Вряд ли сами следователи придавали этому преступлению большое значение. Они меня спрашивали не столько о листовке, сколько о Н.И. Вавилове: что я могу сказать о «преступной деятельности» этого ученого, арестованного еще в 1940 году и погибшего от истощения и поносов в Саратовской тюрьме в 1942! 2
«Как вы можете ничего не знать о Вавилове? Вы были в ВИРе заведующим “бюро освоения пустынь”, непосредственно подчиняясь Вавилову», — кричал мне ленинградский следователь...3
Следователь в Мариинской тюрьме (Иванов) вызывал меня только два раза (оба раза ночью) и о Н.И. Вавилове уже не спрашивал4. Видно было, что он настолько замучен нескончаемым потоком подобных же дел, что даже не особенно спорил с моим упорным непризнанием себя виновным в к-р агитации. Я сразу же признал только факт приноса и прочтения листовки. Он разрешил […]
1Таких этапов, кажется, было три или четыре.
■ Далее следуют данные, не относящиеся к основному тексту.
### src/hdl/qea_qubit_chromosome_store_unit_defines.svh
// Assertion macros for the qubit chromosome store.
`ifndef QEA_QUBIT_CHROMOSOME_STORE_UNIT_DEFINES_SVH
`define QEA_QUBIT_CHROMOSOME_STORE_UNIT_DEFINES_SVH
// Holds cond_b in the cycle after cond_a.
`define QEA_ASSERT_NEXT(label, clk_s, rst_n, cond_a, cond_b, msg) \
	label: assert property (@(posedge clk_s) disable iff (!rst_n) (cond_a) |=> (cond_b)) \
		else $error(msg);
// Holds cond_b in the same cycle as cond_a.
`define QEA_ASSERT_SAME(label, clk_s, rst_n, cond_a, cond_b, msg) \
	label: assert property (@(posedge clk_s) disable iff (!rst_n) (cond_a) |-> (cond_b)) \
		else $error(msg);
`endif

### src/hdl/qea_pkg.sv
// ----------------------------------------------------------------------------
// qea_pkg
// Shared types, op codes and constants of the qubit chromosome store.
// ----------------------------------------------------------------------------
package qea_pkg;
	typedef enum logic [1:0] {
		OP_INIT    = 2'd0,
		OP_ROTATE  = 2'd1,
		OP_OBSERVE = 2'd2,
		OP_NOP     = 2'd3
	} op_t;

	typedef enum logic [2:0] {
		ST_IDLE,
		ST_READ,
		ST_LOAD,
		ST_ITER,
		ST_SCALE_A,
		ST_SCALE_B,
		ST_DONE
	} state_t;

	// One classified word handed from the front part to the back part.
	typedef struct packed {
		op_t         op;
		logic [11:0] index;
		logic        bad;
		logic        fold;
		logic [15:0] angle;
		logic [15:0] rnd;
	} cmd_t;

	localparam int ATAN_ENTRIES = 24;
	localparam logic signed [31:0] GAIN_Q30 = 32'sd652032874;
	localparam logic signed [17:0] ONE_Q16 = 18'sd65536;

	function automatic logic signed [31:0] atan_units(input logic [4:0] i);
		logic signed [31:0] v;
		unique case (i)
			5'd0: v = 32'sd536870912;
			5'd1: v = 32'sd316933406;
			5'd2: v = 32'sd167458907;
			5'd3: v = 32'sd85004756;
			5'd4: v = 32'sd42667331;
			5'd5: v = 32'sd21354465;
			5'd6: v = 32'sd10679838;
			5'd7: v = 32'sd5340245;
			5'd8: v = 32'sd2670163;
			5'd9: v = 32'sd1335087;
			5'd10: v = 32'sd667544;
			5'd11: v = 32'sd333772;
			5'd12: v = 32'sd166886;
			5'd13: v = 32'sd83443;
			5'd14: v = 32'sd41722;
			5'd15: v = 32'sd20861;
			5'd16: v = 32'sd10430;
			5'd17: v = 32'sd5215;
			5'd18: v = 32'sd2608;
			5'd19: v = 32'sd1304;
			5'd20: v = 32'sd652;
			5'd21: v = 32'sd326;
			5'd22: v = 32'sd163;
			5'd23: v = 32'sd81;
			default: v = 32'sd0;
		endcase
		return v;
	endfunction
endpackage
Один из них оказался неудачным — баржи были потоплены.
2 При обыске были взяты все дневники, письма (в том числе дорогие для меня письма 1926-1933 гг. В.Н. Сукачева, Г.Н. Высоцкого, Н.П. Вавилова, Е.В. Шифферс, Н.П. Николаенко и др. Их потом сожгли еще в тюрьме. Письменный стол, шкафы книжные (книги из них вывалили на пол) незаконно были распроданы каким-то агентом из Госбезопасности.
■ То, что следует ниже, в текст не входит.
## config.mk

```make
export PLATFORM = sky130hd
export DESIGN_NAME = length_prefixed_frame_receiver_top_flat
export DESIGN_NICKNAME = d
export VERILOG_FILES = /design/src/hdl/lpfr_pkg.sv /design/src/hdl/lpfr_if.sv /design/src/hdl/lpfr_in_reg.sv /design/src/hdl/lpfr_core.sv /design/src/hdl/lpfr_out_reg.sv /design/src/hdl/length_prefixed_frame_receiver_top.sv /design/src/flat_wrapper.sv
export SDC_FILE = /design/constraint.sdc
export NUM_CORES = 1
export LEC_CHECK = 0
export ABC_AREA = 1
export BUFFER_PORTS_ARGS = -buffer_cell sky130_fd_sc_hd__clkbuf_2
export CAP_MARGIN = 20
export CELL_PAD_IN_SITES_DETAIL_PLACEMENT = 0
export CELL_PAD_IN_SITES_GLOBAL_PLACEMENT = 2
export CORE_AREA = 2 2 170 172
export CTS_CLUSTER_SIZE = 40
export DETAILED_ROUTE_END_ITERATION = 10
export DIE_AREA = 0 0 172 174
export GPL_TIMING_DRIVEN = 1
export PLACE_DENSITY = 0.82
export SLEW_MARGIN = 15
export SYNTH_ARGS = -nofsm -noshare
export SYNTH_HDL_FRONTEND = slang
export SYNTH_SLANG_ARGS = --single-unit
```

## constraint.sdc

```tcl
create_clock -name i_clk -period 5.9 [get_ports i_clk]
set_input_delay 0.59 -clock i_clk [delete_from_list [all_inputs] [get_ports i_clk]]
set_output_delay 0.59 -clock i_clk [all_outputs]
set_load 0.005 [all_outputs]
```

## src/hdl/lpfr_pkg.sv

```systemverilog
package lpfr_pkg;

    localparam logic [7:0] DELIM = 8'h7E;
    localparam logic [15:0] MAX_PAYLOAD_RESET = 16'd1024;

    localparam logic [1:0] CMD_ARM  = 2'd0;
    localparam logic [1:0] CMD_BYTE = 2'd1;
    localparam logic [1:0] CMD_TICK = 2'd2;

    localparam logic [2:0] ST_BYTE    = 3'd0;
    localparam logic [2:0] ST_DONE    = 3'd1;
    localparam logic [2:0] ST_DROP    = 3'd2;
    localparam logic [2:0] ST_TIMEOUT = 3'd3;
    localparam logic [2:0] ST_SMALL   = 3'd4;

    typedef enum logic [5:0] {
        PH_IDLE     = 6'b000001,
        PH_HUNT     = 6'b000010,
        PH_LEN_HI   = 6'b000100,
        PH_LEN_LO   = 6'b001000,
        PH_PAYLOAD  = 6'b010000,
        PH_WAIT_END = 6'b100000
    } t_phase;

    typedef struct packed {
        logic [1:0]  cmd;
        logic [7:0]  rx_byte;
        logic [31:0] arm_timeout;
        logic [15:0] arm_capacity;
    } t_in_word;

    typedef struct packed {
        logic [2:0]  status;
        logic [7:0]  payload_byte;
        logic [15:0] byte_index;
        logic [15:0] frame_length;
    } t_out_word;

    typedef struct packed {
        logic      valid;
        t_out_word word;
    } t_res;

endpackage

```

## src/hdl/lpfr_if.sv

```systemverilog
interface lpfr_in_if;
    logic        valid;
    logic        ready;
    logic [1:0]  cmd;
    logic [7:0]  rx_byte;
    logic [31:0] arm_timeout;
    logic [15:0] arm_capacity;

    modport source (output valid, cmd, rx_byte, arm_timeout, arm_capacity, input ready);
    modport sink (input valid, cmd, rx_byte, arm_timeout, arm_capacity, output ready);
endinterface

interface lpfr_out_if;
    logic        valid;
    logic        ready;
    logic [2:0]  status;
    logic [7:0]  payload_byte;
    logic [15:0] byte_index;
    logic [15:0] frame_length;

    modport source (output valid, status, payload_byte, byte_index, frame_length, input ready);
    modport sink (input valid, status, payload_byte, byte_index, frame_length, output ready);
endinterface

```

## src/hdl/lpfr_in_reg.sv

```systemverilog
module lpfr_in_reg (
    input  logic              i_clk,
    input  logic              i_rst_n,
    lpfr_in_if.sink           i_rx,
    input  logic              i_take,
    output logic              o_valid,
    output lpfr_pkg::t_in_word o_word
);
    import lpfr_pkg::*;

    logic     r_valid;
    t_in_word r_word;

    assign i_rx.ready = !r_valid || i_take;
    assign o_valid    = r_valid;
    assign o_word     = r_word;

    always_ff @(posedge i_clk) begin
        if (!i_rst_n) begin
            r_valid <= 1'b0;
        end else if (i_rx.ready) begin
            r_valid <= i_rx.valid;
        end
    end

    // hold the word until the core takes it
    always_ff @(posedge i_clk) begin
        if (i_rx.ready && i_rx.valid) begin
            r_word.cmd          <= i_rx.cmd;
            r_word.rx_byte      <= i_rx.rx_byte;
            r_word.arm_timeout  <= i_rx.arm_timeout;
            r_word.arm_capacity <= i_rx.arm_capacity;
        end
    end
endmodule

```

## src/hdl/lpfr_core.sv

```systemverilog
module lpfr_core (
    input  logic               i_clk,
    input  logic               i_rst_n,
    input  logic               i_cfg_we,
    input  logic [15:0]        i_cfg_data,
    input  logic               i_take,
    input  lpfr_pkg::t_in_word i_word,
    output lpfr_pkg::t_res     o_res
);
    import lpfr_pkg::*;

    logic [15:0] r_max_payload;
    t_phase      r_phase, n_phase;
    logic [15:0] r_length, n_length;
    logic [15:0] r_count, n_count;
    logic [31:0] r_ticks, n_ticks;
    logic [15:0] r_capacity, n_capacity;

    logic [15:0] len_full;
    logic [15:0] count_inc;
    logic [31:0] ticks_dec;

    assign len_full  = {r_length[15:8], i_word.rx_byte};
    assign count_inc = r_count + 16'd1;
    assign ticks_dec = (r_ticks != 32'd0) ? (r_ticks - 32'd1) : 32'd0;

    always_comb begin
        n_phase    = r_phase;
        n_length   = r_length;
        n_count    = r_count;
        n_ticks    = r_ticks;
        n_capacity = r_capacity;
        o_res      = '0;

        if (i_word.cmd == CMD_ARM) begin
            n_ticks    = i_word.arm_timeout;
            n_capacity = i_word.arm_capacity;
            n_length   = '0;
            n_count    = '0;
            if (i_word.arm_timeout == 32'd0) begin
                n_phase             = PH_IDLE;
                o_res.valid         = 1'b1;
                o_res.word.status   = ST_TIMEOUT;
            end else begin
                n_phase = PH_HUNT;
            end
        end else if (r_phase != PH_IDLE && i_word.cmd == CMD_BYTE) begin
            unique case (r_phase)
                PH_HUNT: begin
                    if (i_word.rx_byte == DELIM) begin
                        n_phase = PH_LEN_HI;
                    end
                end
                PH_LEN_HI: begin
                    n_length = {i_word.rx_byte, 8'd0};
                    n_phase  = PH_LEN_LO;
                end
                PH_LEN_LO: begin
                    n_length = len_full;
                    if (len_full == 16'd0 || len_full > r_max_payload) begin
                        n_phase = PH_HUNT;
                    end else if (len_full > r_capacity) begin
                        n_phase                 = PH_IDLE;
                        o_res.valid             = 1'b1;
                        o_res.word.status       = ST_SMALL;
                        o_res.word.frame_length = len_full;
                    end else begin
                        n_count = '0;
                        n_phase = PH_PAYLOAD;
                    end
                end
                PH_PAYLOAD: begin
                    n_count = count_inc;
                    if (count_inc >= r_length) begin
                        n_phase = PH_WAIT_END;
                    end
                    o_res.valid             = 1'b1;
                    o_res.word.status       = ST_BYTE;
                    o_res.word.payload_byte = i_word.rx_byte;
                    o_res.word.byte_index   = r_count;
                end
                PH_WAIT_END: begin
                    o_res.valid = 1'b1;
                    if (i_word.rx_byte == DELIM) begin
                        n_phase                 = PH_IDLE;
                        o_res.word.status       = ST_DONE;
                        o_res.word.frame_length = r_length;
                    end else begin
                        n_phase           = PH_HUNT;
                        o_res.word.status = ST_DROP;
                    end
                end
                default: begin
                    n_phase = r_phase;
                end
            endcase
        end else if (r_phase != PH_IDLE && i_word.cmd == CMD_TICK) begin
            n_ticks = ticks_dec;
            if (ticks_dec == 32'd0) begin
                n_phase           = PH_IDLE;
                o_res.valid       = 1'b1;
                o_res.word.status = ST_TIMEOUT;
            end
        end

        if (!i_take) begin
            o_res.valid = 1'b0;
        end
    end

    always_ff @(posedge i_clk) begin
        if (!i_rst_n) begin
            r_max_payload <= MAX_PAYLOAD_RESET;
            r_phase       <= PH_IDLE;
            r_length      <= '0;
            r_count       <= '0;
            r_ticks       <= '0;
            r_capacity    <= '0;
        end else begin
            if (i_cfg_we) begin
                r_max_payload <= i_cfg_data;
            end
            if (i_take) begin
                r_phase    <= n_phase;
                r_length   <= n_length;
                r_count    <= n_count;
                r_ticks    <= n_ticks;
                r_capacity <= n_capacity;
            end
        end
    end
endmodule

```

## src/hdl/lpfr_out_reg.sv

```systemverilog
module lpfr_out_reg (
    input  logic           i_clk,
    input  logic           i_rst_n,
    input  lpfr_pkg::t_res i_res,
    output logic           o_up_ready,
    lpfr_out_if.source     o_res
);
    import lpfr_pkg::*;

    logic      r_valid;
    t_out_word r_word;

    assign o_up_ready         = !r_valid || o_res.ready;
    assign o_res.valid        = r_valid;
    assign o_res.status       = r_word.status;
    assign o_res.payload_byte = r_word.payload_byte;
    assign o_res.byte_index   = r_word.byte_index;
    assign o_res.frame_length = r_word.frame_length;

    always_ff @(posedge i_clk) begin
        if (!i_rst_n) begin
            r_valid <= 1'b0;
        end else if (o_up_ready) begin
            r_valid <= i_res.valid;
        end
    end

    always_ff @(posedge i_clk) begin
        if (o_up_ready && i_res.valid) begin
            r_word <= i_res.word;
        end
    end
endmodule

```

## src/hdl/length_prefixed_frame_receiver_top.sv

```systemverilog
// Length-prefixed frame receiver: takes one word per cycle (arm, received byte or
// millisecond tick) and gives at most one result word per input word, registered
// when the core takes the input word. Sustained rate is one word
// per clock, set by the combinational parser step between the input and result
// registers. When the result side stalls, the input stalls once the result register
// and the input register both hold a word. Results are streamed payload bytes with
// their index, then frame complete, frame dropped, timeout or buffer too small.
// Write max_payload only while no word is in flight.
module length_prefixed_frame_receiver_top (
    input  logic        i_clk,
    input  logic        i_rst_n,
    input  logic        i_cfg_we,
    input  logic [15:0] i_cfg_data,
    lpfr_in_if.sink     i_rx,
    lpfr_out_if.source  o_res
);
    import lpfr_pkg::*;

    logic     in_valid;
    t_in_word in_word;
    logic     up_ready;
    logic     take;
    t_res     res;

    assign take = in_valid && up_ready;

    lpfr_in_reg u_in_reg (
        .i_clk   (i_clk),
        .i_rst_n (i_rst_n),
        .i_rx    (i_rx),
        .i_take  (take),
        .o_valid (in_valid),
        .o_word  (in_word)
    );

    lpfr_core u_core (
        .i_clk      (i_clk),
        .i_rst_n    (i_rst_n),
        .i_cfg_we   (i_cfg_we),
        .i_cfg_data (i_cfg_data),
        .i_take     (take),
        .i_word     (in_word),
        .o_res      (res)
    );

    lpfr_out_reg u_out_reg (
        .i_clk      (i_clk),
        .i_rst_n    (i_rst_n),
        .i_res      (res),
        .o_up_ready (up_ready),
        .o_res      (o_res)
    );
endmodule
```

## src/flat_wrapper.sv

```systemverilog
// flat-port wrapper written by rule: the top's interface ports become plain ports
module length_prefixed_frame_receiver_top_flat import lpfr_pkg::*;
  (i_clk, i_rst_n, i_cfg_we, i_cfg_data, i_rx_valid, i_rx_cmd, i_rx_rx_byte, i_rx_arm_timeout, i_rx_arm_capacity, i_rx_ready, o_res_valid, o_res_status, o_res_payload_byte, o_res_byte_index, o_res_frame_length, o_res_ready);
  lpfr_in_if i_rx_i ();
  lpfr_out_if o_res_i ();
  input  logic i_clk;
  input  logic i_rst_n;
  input  logic i_cfg_we;
  input  logic [15:0] i_cfg_data;
  input wire logic [$bits(i_rx_i.valid)-1:0] i_rx_valid;
  input wire logic [$bits(i_rx_i.cmd)-1:0] i_rx_cmd;
  input wire logic [$bits(i_rx_i.rx_byte)-1:0] i_rx_rx_byte;
  input wire logic [$bits(i_rx_i.arm_timeout)-1:0] i_rx_arm_timeout;
  input wire logic [$bits(i_rx_i.arm_capacity)-1:0] i_rx_arm_capacity;
  output wire logic [$bits(i_rx_i.ready)-1:0] i_rx_ready;
  output wire logic [$bits(o_res_i.valid)-1:0] o_res_valid;
  output wire logic [$bits(o_res_i.status)-1:0] o_res_status;
  output wire logic [$bits(o_res_i.payload_byte)-1:0] o_res_payload_byte;
  output wire logic [$bits(o_res_i.byte_index)-1:0] o_res_byte_index;
  output wire logic [$bits(o_res_i.frame_length)-1:0] o_res_frame_length;
  input wire logic [$bits(o_res_i.ready)-1:0] o_res_ready;
  assign i_rx_i.valid = i_rx_valid;
  assign i_rx_i.cmd = i_rx_cmd;
  assign i_rx_i.rx_byte = i_rx_rx_byte;
  assign i_rx_i.arm_timeout = i_rx_arm_timeout;
  assign i_rx_i.arm_capacity = i_rx_arm_capacity;
  assign i_rx_ready = i_rx_i.ready;
  assign o_res_valid = o_res_i.valid;
  assign o_res_status = o_res_i.status;
  assign o_res_payload_byte = o_res_i.payload_byte;
  assign o_res_byte_index = o_res_i.byte_index;
  assign o_res_frame_length = o_res_i.frame_length;
  assign o_res_i.ready = o_res_ready;
  length_prefixed_frame_receiver_top u_core (.i_clk(i_clk), .i_rst_n(i_rst_n), .i_cfg_we(i_cfg_we), .i_cfg_data(i_cfg_data), .i_rx(i_rx_i), .o_res(o_res_i));
endmodule
```

==> qor.tcl, run 1 <==
set qor(placement.io_buffers) 123
set qor(num_vias) 8970
set qor(postSynth.asyncResetShare_pct) 0
set qor(startpoint_of_the_tightest_hold_check_path) {i_rx_arm_timeout[21]}
set qor(fillCellCount) 2938
set qor(drv.max_cap_violation_count) 0
set qor(gp_congestion) 0.840
set qor(grt_pass1_vias) 8410
set qor(reg2reg_slack_ns) 2.27
set qor(wl_mm) 29.1
set qor(grt_setup_unrepaired) {no}
set qor(route.detailed.wl_per_inst_um) 16.2
set qor(multiInputGateArea_sq_um) 4560
set qor(cts.htree.levels) 1
set qor(grt_pass1_wl_mm) 46.2
set qor(post_cts_hold_buffers) 0
set qor(synth_compound_area_share_pct) 12.6
set qor(ys_types) 36
set qor(synthCells) 1279
set qor(clock_latency_ns) 0.53
set qor(maxSlewHeadroom_pct) 24.5
set qor(holdCritPathClass) {primary input to register}
set qor(largest_fanout_on_the_critical_path) 12
set qor(fin_area_sq_um) 12300
set qor(place_hpwl_mm) 20.9
set qor(critical_path_class) {register to register}
set qor(design.core.area_sq_um) 28200
set qor(cell_occurring_most_often_along_the_worst_timing_path) {sky130_fd_sc_hd__nand2_1}
set qor(critical_path_arrival_ns) 4.04
set qor(antenna_cells_inserted) 0
set qor(die-width_um) 172
set qor(finish.utilization_pct) 43.4
set qor(count_of_instances_resized_after_the_clock_tree_is_built) 0
set qor(cts_tree) {built}
set qor(setup_total_negative_slack_ns) 0
set qor(combinational_family_with_the_most_area_after_synthesis) {simple AND/OR/NAND/NOR gates}
set qor(yosysWarningCount) 0
set qor(relative_area_change_from_synthesis_to_final_layout_pct) 16.8
set qor(pin_count) 124
set qor(worstPathCellList) {ha_1, nand3_1, nor2_1, nand2_1, nor3_1, nand2_1, nor2_1, nand2_1, nor2_1, xor2_1, ha_1, nand2_1, inv_1, nand3_1, nor3_1, nand2_1, a21oi_1, nand3_1, nand2_1, nor2_1}
set qor(number_of_buffers_created_by_cts) 24
set qor(critical_path.slowest_cell) {sky130_fd_sc_hd__a21oi_1}
set qor(setup_viol) 0
set qor(start_kind) {register}
set qor(groute.usage.overall_pct) 19.5
set qor(drcViolationCount) 0
set qor(finalWorstPathRequiredPeriod_ns) 3.63
set qor(worst_path_largest_cell_delay_ns) 0.69
set qor(flops_latches_synth) 205
set qor(cts.repair_timing.setup_buffer_count) 0
set qor(synth-simple-area-share_pct) 23.3
set qor(syn_area_sq_um) 10500
set qor(hold-path-cell-count) 1
set qor(final_nets) 1518
set qor(timing.final.max_slew_violations) 0
set qor(r2r_end) {u_core.u_core.r_phase[3]}
set qor(timing.critical_path.from) {u_core.u_core.r_count[1]}
set qor(cts.reportedPaths.clkPinSlew_ns) 0.07
set qor(cellLeakagePower_nw) 5.16
set qor(first_iter_violations) 709
set qor(hold-path-endpoint) {u_core.u_in_reg.o_word[37]}
set qor(placed_area_sq_um) 11500
set qor(synthAdderAreaFrac_pct) 5.96
set qor(synth.mux.area_fraction_pct) 0
set qor(start_util_pct) 37.2
set qor(die_area_sq_um) 29900
set qor(synth-edff-count) 101
set qor(global_route.overflow_total) 0
set qor(worst_clock_skew_ns) 0.0129
set qor(drt-vias-per-instance) 5.01
set qor(vdd_drop_max_mv) 0.199
set qor(drtPass1Iterations) 5
set qor(synth-xor-area-share_pct) 1.59
set qor(part_of_the_cycle_the_worst_path_needs_pct) 61.4
set qor(postSynthNetCount) 1408
set qor(clock_tree.root_cell) {sky130_fd_sc_hd__clkbuf_16}
set qor(cts_num_sinks) 205
set qor(run_status) {completed}
set qor(powerDensity_nw_per_um2) 296
set qor(num_rows) 62
set qor(cts_buffer_depth) 3
set qor(max_freq_mhz) 276
set qor(crit-reg2reg-launch) {u_core.u_core.r_count[1]}
set qor(post_route_cells_drive_above_1_share_pct) 13.7
set qor(required_ns) 6.32
set qor(max_slew.worst_pin.slew_ns) 1.13
set qor(detail-route-antenna-nets) 0
set qor(reg_area_sq_um) 5110
set qor(r2r_cells) 20
set qor(worstSetupEndpointType) {register}
set qor(hold_viol_final) 0
set qor(yosysSeqAreaShare_pct) 48.7
set qor(grt_start_max_net_pins) 71
set qor(synth_area_per_cell_sq_um) 8.20
set qor(die_y_um) 174
set qor(antenna_found_initial) 0
set qor(ys.flop_type) {sky130_fd_sc_hd__dfxtp_1}
cell usage after synthesis, types with 2 or more instances:
library cell               instances  area, sq um
sky130_fd_sc_hd__o21ai_0          79          395
sky130_fd_sc_hd__nand3b_1          2         15.0
sky130_fd_sc_hd__ha_1             50          626
sky130_fd_sc_hd__or2_2             2         12.5
sky130_fd_sc_hd__o21a_1            3         22.5
sky130_fd_sc_hd__dfxtp_1         104         2080
sky130_fd_sc_hd__buf_1             2         7.51
sky130_fd_sc_hd__clkbuf_1         37          139
sky130_fd_sc_hd__nor3_1           15         75.1
sky130_fd_sc_hd__o21bai_1          3         22.5
sky130_fd_sc_hd__inv_1           157          589
sky130_fd_sc_hd__nor4_1           15         93.8
sky130_fd_sc_hd__nand2_4           2         22.5
sky130_fd_sc_hd__nor2_2            4         25.0
sky130_fd_sc_hd__o211ai_1          2         15.0
sky130_fd_sc_hd__nand2_2           4         25.0
sky130_fd_sc_hd__a211oi_1         14          105
sky130_fd_sc_hd__xor2_1           16          140
sky130_fd_sc_hd__xnor2_1           3         26.3
sky130_fd_sc_hd__nor2_4            4         45.0
sky130_fd_sc_hd__buf_2             6         30.0
sky130_fd_sc_hd__edfxtp_1        101         3030
sky130_fd_sc_hd__nand4_1          53          332
sky130_fd_sc_hd__nand2_1         242          908
sky130_fd_sc_hd__nand3_1          79          395
sky130_fd_sc_hd__buf_6             3         33.8
sky130_fd_sc_hd__nor2_1          127          477
sky130_fd_sc_hd__clkinv_1          6         22.5
sky130_fd_sc_hd__a31oi_1          37          231
sky130_fd_sc_hd__a21oi_1         101          505
kinds of logic after synthesis:
kind of cell,after synthesis
AOI/OAI and AO/OA,242
xor gates and xnor gates,19
adders and majority gates,50
buffers and inverters,212
DFF,205
and+or+nand+nor,551
critical path, delay by kind of cell (launching register included):
kind,cells,cell delay (ns)
and+or+nand+nor,15,1.78
AOI/OAI and AO/OA,1,0.69
adders and majority gates,2,0.48
DFF,1,0.38
xor gates and xnor gates,1,0.11
buffers and inverters,1,0.06
through the flow:
step	instances	hold WS (ns)	worst slack, ns	power [mW]
floorplan	1279	0.433	2.73	2.00
global placement	1746	0.451	2.20	2.17
detailed placement	1746	0.457	2.25	2.17
CTS	1790	0.221	2.20	3.67
global route	1791	0.221	1.83	3.82
finish	1791	0.237	2.27	3.63
worst max-delay path by stage:
| stage | endpoint | slack (ns) |
|---|---|---|
| 5_1_grt | u_core.u_core.r_phase[5] | 1.83 |
| 3_3_place_gp | u_core.u_core.r_phase[4] | 2.20 |
| 4_1_cts | u_core.u_core.r_phase[3] | 2.20 |
| 3_5_place_dp | u_core.u_core.r_phase[0] | 2.25 |
| 6_report | u_core.u_core.r_phase[3] | 2.27 |
| 2_1_floorplan | u_core.u_out_reg.o_res.byte_index[0] | 2.73 |
flip-flops by register name, indices dropped and copies added, names as in the netlist, 8 cells and up:
name,flops
u_core.u_out_reg.o_res.payload_byte,8
u_core.u_out_reg.o_res.byte_index,16
u_core.u_core.r_ticks,32
u_core.u_core.r_capacity,16
u_core.u_core.r_count,16
u_core.u_core.r_max_payload,16
u_core.u_core.r_length,16
u_core.u_in_reg.o_word,58
u_core.u_out_reg.o_res.frame_length,16
power by group:
part	internal (mW)	leakage, nW	switching (mW)	total [mW]
Combinational	0.179	2.98	0.380	0.559
Clock	0.881	0.396	0.608	1.49
Sequential	1.54	1.79	0.0386	1.58
Total	2.60	5.16	1.03	3.63
final cells by class:
class | count | area share (%)
sequential | 205 | 41.7
multi-input combinational | 862 | 37.2
clock buffer | 33 | 5.76
timing repair buffer | 132 | 5.57
inverter | 164 | 5.03
tap | 384 | 3.92
clock inverter | 11 | 0.755
cell usage in the layout, fill, tap and decap left out, drive strengths merged, types with 9 or more instances in the layout:
cell type  synthesis  routed
a31oi             37      37
ha                50      50
nor2             135     135
a21oi            102     102
edfxtp           101     101
clkinv             7      15
inv              157     158
dfxtp            104     104
buf               11       9
nor3              15      15
clkbuf            37     156
nand4             53      53
xor2              16      16
a211oi            14      14
o21ai             80      80
nand3             79      79
nor4              15      15
nand2            248     248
3 1945 году в Томске в литейном цехе одного завода, куда нас водили работать из лагеря, я встретился с братом известного режиссера Немировича-Данченко. который сидел в Саратове в одной камере с Н.И. Вавиловым.
4 Я был назначен Н.И. Вавиловым зав. бюро в 1957 году, после ареста проф. И. Аболина, который попал в «латышскую кампанию» арестов, не совершив никаких преступлений.